- **Exercise goal**
Scan the records beneath this line for the line holding "gr-usage-all-layers 0.1538 \" and the line holding "p_leak_nw 0.6012 \", then transcribe exactly those two and all lines between.

=== Begin Enclosure ===

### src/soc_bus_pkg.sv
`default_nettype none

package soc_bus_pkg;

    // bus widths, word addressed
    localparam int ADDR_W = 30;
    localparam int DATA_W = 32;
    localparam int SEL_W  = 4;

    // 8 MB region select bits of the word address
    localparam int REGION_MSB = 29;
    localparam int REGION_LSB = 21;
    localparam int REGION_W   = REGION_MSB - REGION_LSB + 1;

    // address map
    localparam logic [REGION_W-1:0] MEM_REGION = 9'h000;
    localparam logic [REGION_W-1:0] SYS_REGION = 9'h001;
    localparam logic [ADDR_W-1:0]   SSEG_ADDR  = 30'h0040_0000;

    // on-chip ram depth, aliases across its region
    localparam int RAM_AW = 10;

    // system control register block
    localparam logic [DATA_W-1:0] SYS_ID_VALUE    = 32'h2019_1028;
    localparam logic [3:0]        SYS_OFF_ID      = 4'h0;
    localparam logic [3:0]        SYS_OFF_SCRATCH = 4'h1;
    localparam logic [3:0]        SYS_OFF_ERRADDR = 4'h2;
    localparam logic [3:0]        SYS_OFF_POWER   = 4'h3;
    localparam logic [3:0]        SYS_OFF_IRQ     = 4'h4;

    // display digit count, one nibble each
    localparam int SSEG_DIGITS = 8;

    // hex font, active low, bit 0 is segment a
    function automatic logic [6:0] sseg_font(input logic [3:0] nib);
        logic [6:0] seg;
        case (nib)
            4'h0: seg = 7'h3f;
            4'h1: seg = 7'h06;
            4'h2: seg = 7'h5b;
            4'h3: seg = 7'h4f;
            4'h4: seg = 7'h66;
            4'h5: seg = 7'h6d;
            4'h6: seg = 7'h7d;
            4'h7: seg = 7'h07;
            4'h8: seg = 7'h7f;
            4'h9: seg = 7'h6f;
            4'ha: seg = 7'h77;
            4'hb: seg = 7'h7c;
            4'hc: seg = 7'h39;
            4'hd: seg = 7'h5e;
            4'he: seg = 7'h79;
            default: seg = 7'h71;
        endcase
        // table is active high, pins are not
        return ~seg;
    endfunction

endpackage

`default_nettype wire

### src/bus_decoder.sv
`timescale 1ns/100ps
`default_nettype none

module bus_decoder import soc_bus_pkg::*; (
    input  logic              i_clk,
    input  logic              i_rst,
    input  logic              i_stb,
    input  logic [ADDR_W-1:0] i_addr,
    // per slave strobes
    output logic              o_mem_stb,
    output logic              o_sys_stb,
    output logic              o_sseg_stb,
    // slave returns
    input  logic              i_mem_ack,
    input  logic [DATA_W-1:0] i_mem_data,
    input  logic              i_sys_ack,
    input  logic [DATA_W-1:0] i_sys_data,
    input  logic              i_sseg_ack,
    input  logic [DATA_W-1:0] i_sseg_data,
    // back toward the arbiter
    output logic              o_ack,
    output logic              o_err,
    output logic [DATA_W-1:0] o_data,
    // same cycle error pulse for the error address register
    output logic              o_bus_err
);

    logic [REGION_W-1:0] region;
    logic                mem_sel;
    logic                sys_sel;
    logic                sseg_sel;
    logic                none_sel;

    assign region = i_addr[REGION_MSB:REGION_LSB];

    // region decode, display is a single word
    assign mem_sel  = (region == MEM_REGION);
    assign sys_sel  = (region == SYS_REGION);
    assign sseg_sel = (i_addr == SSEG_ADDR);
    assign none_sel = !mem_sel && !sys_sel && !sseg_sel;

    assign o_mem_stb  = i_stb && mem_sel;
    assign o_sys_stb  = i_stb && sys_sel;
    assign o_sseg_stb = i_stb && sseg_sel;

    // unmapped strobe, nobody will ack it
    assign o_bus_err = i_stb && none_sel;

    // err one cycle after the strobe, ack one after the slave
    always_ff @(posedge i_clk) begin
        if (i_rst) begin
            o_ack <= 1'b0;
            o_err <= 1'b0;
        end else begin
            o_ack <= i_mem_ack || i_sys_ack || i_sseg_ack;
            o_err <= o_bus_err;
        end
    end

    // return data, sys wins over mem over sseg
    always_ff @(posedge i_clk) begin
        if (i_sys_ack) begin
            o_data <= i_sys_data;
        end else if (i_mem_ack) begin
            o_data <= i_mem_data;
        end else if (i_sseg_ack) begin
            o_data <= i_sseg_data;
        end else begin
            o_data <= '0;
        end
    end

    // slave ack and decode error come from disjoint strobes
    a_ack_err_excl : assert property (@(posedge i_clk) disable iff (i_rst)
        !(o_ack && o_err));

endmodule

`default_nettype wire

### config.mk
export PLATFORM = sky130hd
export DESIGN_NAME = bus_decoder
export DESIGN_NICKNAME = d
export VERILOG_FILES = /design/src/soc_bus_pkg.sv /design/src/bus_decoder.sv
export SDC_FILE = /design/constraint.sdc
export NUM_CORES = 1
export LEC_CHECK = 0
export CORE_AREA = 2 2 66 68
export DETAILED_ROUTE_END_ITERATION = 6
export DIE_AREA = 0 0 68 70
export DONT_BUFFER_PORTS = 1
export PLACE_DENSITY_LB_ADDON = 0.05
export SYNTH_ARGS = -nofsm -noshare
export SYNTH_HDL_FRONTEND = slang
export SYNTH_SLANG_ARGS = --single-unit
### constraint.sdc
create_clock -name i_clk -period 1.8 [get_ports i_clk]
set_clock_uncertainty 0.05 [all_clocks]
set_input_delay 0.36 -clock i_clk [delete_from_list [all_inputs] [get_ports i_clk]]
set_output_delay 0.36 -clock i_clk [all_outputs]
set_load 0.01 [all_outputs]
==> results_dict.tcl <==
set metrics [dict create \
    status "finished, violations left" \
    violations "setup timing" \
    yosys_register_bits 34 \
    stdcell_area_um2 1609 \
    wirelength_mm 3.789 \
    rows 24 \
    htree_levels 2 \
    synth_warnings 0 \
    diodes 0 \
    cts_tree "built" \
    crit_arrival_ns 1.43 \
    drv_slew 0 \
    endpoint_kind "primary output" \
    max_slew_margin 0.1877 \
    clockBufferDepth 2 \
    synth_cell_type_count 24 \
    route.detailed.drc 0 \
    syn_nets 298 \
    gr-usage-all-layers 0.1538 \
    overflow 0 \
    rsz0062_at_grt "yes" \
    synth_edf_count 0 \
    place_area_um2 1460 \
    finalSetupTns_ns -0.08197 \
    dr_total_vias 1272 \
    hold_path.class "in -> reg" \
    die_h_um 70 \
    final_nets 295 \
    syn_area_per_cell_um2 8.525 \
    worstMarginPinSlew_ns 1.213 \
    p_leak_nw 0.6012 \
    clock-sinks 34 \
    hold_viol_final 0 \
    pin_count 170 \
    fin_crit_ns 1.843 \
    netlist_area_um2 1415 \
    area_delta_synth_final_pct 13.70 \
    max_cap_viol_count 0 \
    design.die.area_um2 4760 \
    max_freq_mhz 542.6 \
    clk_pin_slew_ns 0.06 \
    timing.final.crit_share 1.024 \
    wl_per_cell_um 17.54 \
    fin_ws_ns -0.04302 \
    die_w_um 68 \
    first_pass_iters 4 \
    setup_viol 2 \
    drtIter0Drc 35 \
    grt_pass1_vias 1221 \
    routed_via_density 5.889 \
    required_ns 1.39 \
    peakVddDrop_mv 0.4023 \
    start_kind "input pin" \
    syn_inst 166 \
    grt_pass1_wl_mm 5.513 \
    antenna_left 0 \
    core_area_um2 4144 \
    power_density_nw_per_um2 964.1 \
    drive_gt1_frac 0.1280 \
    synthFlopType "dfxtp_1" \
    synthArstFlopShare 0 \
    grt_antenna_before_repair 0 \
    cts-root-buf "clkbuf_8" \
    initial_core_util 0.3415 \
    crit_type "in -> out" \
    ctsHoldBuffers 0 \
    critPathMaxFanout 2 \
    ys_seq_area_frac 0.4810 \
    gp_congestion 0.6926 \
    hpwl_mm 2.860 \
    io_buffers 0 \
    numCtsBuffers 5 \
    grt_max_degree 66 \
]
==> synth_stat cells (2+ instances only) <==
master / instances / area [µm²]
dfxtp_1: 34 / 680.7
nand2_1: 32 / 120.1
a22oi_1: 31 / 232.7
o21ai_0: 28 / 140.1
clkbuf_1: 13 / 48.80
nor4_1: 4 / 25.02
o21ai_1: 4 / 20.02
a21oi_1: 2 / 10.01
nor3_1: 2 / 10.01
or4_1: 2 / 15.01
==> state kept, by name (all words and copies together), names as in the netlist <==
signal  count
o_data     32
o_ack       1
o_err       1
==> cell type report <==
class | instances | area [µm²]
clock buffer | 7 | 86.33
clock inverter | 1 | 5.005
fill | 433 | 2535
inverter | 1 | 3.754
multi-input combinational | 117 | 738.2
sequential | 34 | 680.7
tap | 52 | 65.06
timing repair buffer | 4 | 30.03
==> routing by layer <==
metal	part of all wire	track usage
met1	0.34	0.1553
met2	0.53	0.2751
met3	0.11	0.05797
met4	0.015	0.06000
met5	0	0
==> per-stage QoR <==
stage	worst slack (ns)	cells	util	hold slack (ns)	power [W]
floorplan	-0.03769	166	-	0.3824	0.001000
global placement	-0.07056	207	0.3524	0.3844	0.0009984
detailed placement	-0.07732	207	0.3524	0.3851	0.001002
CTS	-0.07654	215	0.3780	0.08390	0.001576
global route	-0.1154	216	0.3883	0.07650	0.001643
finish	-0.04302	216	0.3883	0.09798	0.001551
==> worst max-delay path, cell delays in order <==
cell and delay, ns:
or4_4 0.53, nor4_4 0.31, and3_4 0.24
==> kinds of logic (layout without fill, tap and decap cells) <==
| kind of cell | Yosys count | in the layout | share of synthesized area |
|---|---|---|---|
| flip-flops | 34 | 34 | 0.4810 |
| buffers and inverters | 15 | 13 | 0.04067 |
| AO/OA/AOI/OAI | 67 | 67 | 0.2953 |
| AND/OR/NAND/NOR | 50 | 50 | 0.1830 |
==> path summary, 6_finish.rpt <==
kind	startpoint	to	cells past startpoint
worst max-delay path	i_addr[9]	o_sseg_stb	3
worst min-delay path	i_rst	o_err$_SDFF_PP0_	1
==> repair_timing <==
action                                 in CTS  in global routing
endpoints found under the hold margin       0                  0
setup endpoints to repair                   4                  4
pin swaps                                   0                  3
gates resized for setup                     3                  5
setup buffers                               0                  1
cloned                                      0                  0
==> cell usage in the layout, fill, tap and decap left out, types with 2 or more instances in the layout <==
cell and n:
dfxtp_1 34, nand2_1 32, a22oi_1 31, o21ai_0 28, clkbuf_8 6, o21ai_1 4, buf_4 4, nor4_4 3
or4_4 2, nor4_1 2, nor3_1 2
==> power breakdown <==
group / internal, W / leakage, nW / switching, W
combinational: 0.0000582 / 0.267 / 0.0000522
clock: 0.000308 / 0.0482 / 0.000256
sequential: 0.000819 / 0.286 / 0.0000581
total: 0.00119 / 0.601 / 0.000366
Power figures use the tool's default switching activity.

=== End Enclosure ===
=== Begin Enclosure ===

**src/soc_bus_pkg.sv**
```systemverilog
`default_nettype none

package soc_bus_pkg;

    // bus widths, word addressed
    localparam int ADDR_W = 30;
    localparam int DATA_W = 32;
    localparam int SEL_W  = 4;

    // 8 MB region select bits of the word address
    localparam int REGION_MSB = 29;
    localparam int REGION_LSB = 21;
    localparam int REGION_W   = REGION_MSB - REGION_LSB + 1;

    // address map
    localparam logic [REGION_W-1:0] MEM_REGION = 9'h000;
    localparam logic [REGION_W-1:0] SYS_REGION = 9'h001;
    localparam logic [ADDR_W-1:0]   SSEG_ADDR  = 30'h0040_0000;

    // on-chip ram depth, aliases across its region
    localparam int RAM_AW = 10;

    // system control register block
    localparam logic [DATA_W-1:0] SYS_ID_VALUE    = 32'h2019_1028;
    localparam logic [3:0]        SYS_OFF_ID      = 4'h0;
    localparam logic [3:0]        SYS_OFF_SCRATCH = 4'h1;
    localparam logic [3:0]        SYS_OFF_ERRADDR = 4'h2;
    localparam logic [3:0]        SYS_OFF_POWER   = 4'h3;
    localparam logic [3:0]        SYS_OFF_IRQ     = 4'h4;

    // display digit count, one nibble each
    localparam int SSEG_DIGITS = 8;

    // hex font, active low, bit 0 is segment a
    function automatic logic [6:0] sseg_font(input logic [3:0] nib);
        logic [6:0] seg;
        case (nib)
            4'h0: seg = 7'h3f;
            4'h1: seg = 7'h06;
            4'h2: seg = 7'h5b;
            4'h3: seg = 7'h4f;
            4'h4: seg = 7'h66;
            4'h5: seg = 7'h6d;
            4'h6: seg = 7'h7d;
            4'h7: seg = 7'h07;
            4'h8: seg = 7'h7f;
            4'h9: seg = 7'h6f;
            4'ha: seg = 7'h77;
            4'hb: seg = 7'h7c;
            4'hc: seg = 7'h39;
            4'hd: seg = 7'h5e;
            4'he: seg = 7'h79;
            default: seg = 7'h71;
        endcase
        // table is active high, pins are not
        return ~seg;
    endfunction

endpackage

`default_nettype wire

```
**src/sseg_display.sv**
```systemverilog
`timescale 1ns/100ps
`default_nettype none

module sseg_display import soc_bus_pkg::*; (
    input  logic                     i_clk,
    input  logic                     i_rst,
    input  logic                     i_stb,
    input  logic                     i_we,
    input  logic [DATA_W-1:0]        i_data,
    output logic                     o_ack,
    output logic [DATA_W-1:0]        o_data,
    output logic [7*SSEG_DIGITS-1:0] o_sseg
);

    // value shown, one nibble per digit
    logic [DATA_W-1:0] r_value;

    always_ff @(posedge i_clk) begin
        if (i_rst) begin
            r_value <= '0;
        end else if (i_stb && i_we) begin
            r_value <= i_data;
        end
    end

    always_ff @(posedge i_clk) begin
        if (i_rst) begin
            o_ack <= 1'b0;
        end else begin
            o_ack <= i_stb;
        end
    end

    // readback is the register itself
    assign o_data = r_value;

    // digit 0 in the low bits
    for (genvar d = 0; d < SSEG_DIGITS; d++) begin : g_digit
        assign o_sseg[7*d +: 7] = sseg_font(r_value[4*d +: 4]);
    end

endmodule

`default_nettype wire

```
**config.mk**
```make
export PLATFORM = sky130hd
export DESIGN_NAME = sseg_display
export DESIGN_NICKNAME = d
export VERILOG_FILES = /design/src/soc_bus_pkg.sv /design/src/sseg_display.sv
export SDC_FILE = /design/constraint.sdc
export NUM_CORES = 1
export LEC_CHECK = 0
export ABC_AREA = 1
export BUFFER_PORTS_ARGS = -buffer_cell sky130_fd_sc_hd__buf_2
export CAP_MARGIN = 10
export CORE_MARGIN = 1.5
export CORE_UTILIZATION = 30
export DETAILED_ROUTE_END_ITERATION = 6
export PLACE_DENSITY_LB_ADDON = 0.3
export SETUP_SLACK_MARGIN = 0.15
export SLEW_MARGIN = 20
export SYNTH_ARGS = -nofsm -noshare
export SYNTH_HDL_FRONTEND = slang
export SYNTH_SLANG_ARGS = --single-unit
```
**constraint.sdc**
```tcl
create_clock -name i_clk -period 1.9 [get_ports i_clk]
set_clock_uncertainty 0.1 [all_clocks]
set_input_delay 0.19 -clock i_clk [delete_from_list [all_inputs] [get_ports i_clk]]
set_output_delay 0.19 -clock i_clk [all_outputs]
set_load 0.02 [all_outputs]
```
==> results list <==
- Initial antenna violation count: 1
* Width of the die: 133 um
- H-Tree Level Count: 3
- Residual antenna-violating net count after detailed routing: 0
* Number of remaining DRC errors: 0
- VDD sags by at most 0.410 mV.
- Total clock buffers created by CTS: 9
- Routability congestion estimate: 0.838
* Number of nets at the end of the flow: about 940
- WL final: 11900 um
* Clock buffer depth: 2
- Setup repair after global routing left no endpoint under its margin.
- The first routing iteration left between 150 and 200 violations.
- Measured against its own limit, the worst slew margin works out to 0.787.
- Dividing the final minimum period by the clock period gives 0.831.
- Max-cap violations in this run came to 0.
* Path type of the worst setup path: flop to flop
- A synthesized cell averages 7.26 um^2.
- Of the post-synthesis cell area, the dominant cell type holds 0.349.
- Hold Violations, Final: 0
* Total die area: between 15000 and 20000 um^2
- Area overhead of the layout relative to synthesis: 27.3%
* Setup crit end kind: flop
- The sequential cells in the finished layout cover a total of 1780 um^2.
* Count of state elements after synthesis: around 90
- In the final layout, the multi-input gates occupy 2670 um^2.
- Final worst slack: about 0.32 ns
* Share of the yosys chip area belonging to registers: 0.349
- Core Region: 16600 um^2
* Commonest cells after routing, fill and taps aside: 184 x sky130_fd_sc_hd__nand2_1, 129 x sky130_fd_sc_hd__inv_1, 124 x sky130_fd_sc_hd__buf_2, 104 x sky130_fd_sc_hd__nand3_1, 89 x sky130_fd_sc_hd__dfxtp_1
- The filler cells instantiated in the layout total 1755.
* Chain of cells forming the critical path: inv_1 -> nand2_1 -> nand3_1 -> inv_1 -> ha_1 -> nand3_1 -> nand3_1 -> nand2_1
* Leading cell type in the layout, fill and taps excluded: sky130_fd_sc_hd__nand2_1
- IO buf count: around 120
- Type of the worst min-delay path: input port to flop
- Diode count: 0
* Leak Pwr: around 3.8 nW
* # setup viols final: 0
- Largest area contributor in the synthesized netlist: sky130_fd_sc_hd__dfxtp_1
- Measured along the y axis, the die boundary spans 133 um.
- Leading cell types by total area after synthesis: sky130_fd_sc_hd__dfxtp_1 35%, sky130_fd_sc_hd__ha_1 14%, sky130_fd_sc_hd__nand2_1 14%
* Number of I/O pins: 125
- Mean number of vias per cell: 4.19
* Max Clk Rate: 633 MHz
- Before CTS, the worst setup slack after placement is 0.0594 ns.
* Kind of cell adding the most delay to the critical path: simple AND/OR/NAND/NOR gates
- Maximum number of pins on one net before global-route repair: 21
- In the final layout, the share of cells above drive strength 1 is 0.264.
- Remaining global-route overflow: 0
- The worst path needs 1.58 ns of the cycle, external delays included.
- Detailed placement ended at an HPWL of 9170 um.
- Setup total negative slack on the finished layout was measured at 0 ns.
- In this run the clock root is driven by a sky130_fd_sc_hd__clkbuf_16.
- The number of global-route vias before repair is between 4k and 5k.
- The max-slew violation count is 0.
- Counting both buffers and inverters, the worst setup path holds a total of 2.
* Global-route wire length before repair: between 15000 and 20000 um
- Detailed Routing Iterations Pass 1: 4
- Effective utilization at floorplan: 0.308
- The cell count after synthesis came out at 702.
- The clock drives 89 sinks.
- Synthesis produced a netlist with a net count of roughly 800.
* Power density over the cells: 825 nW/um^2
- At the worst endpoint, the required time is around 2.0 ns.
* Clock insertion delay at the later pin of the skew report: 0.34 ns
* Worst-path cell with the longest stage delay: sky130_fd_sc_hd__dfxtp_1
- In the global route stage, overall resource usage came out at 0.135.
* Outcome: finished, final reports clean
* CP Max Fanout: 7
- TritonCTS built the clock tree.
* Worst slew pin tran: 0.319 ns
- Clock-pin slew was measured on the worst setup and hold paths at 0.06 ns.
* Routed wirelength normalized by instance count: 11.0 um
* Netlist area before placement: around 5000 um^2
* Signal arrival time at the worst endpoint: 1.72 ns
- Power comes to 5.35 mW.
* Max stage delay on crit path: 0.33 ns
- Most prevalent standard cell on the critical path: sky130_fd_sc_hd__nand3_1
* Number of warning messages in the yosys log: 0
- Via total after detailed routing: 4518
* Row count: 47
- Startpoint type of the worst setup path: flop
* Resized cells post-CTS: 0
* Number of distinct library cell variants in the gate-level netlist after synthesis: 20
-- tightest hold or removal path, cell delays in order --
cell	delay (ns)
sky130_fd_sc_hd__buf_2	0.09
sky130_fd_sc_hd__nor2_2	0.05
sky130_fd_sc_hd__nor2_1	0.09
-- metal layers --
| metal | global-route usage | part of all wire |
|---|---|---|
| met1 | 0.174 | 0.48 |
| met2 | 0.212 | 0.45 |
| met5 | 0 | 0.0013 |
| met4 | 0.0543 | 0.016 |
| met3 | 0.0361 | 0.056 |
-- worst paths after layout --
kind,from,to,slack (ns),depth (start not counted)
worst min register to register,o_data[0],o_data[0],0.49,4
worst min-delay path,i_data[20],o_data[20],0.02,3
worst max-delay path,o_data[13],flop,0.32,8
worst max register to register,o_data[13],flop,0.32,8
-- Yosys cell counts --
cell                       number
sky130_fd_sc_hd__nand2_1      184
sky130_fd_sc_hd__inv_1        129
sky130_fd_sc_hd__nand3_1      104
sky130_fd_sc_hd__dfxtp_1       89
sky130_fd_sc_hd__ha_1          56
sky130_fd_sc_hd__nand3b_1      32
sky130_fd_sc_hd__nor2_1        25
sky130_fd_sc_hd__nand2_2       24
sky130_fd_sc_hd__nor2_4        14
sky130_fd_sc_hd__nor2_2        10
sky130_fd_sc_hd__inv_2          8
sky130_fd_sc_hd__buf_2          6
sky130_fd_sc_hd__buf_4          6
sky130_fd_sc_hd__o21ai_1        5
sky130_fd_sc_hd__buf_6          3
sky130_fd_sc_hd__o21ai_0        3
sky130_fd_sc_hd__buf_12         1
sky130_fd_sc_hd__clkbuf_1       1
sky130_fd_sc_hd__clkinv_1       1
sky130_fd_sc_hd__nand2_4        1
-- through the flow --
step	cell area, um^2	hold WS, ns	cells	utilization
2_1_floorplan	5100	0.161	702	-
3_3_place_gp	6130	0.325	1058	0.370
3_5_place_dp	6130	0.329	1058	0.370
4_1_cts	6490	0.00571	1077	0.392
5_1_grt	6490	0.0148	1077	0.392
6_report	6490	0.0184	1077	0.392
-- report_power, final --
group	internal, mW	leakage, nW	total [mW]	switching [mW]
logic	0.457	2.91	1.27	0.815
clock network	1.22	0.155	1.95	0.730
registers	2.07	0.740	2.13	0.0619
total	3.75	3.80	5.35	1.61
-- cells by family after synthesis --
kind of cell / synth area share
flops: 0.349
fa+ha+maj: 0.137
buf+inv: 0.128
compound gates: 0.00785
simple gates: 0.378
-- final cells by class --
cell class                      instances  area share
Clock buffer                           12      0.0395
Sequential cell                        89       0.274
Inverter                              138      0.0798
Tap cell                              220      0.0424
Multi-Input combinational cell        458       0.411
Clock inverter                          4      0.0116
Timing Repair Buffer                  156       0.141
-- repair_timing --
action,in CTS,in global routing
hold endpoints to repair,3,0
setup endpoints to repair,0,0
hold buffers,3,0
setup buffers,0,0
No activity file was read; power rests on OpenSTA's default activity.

=== End Enclosure ===

- **Answer to this task**
    gr-usage-all-layers 0.1538 \
    overflow 0 \
    rsz0062_at_grt "yes" \
    synth_edf_count 0 \
    place_area_um2 1460 \
    finalSetupTns_ns -0.08197 \
    dr_total_vias 1272 \
    hold_path.class "in -> reg" \
    die_h_um 70 \
    final_nets 295 \
    syn_area_per_cell_um2 8.525 \
    worstMarginPinSlew_ns 1.213 \
    p_leak_nw 0.6012 \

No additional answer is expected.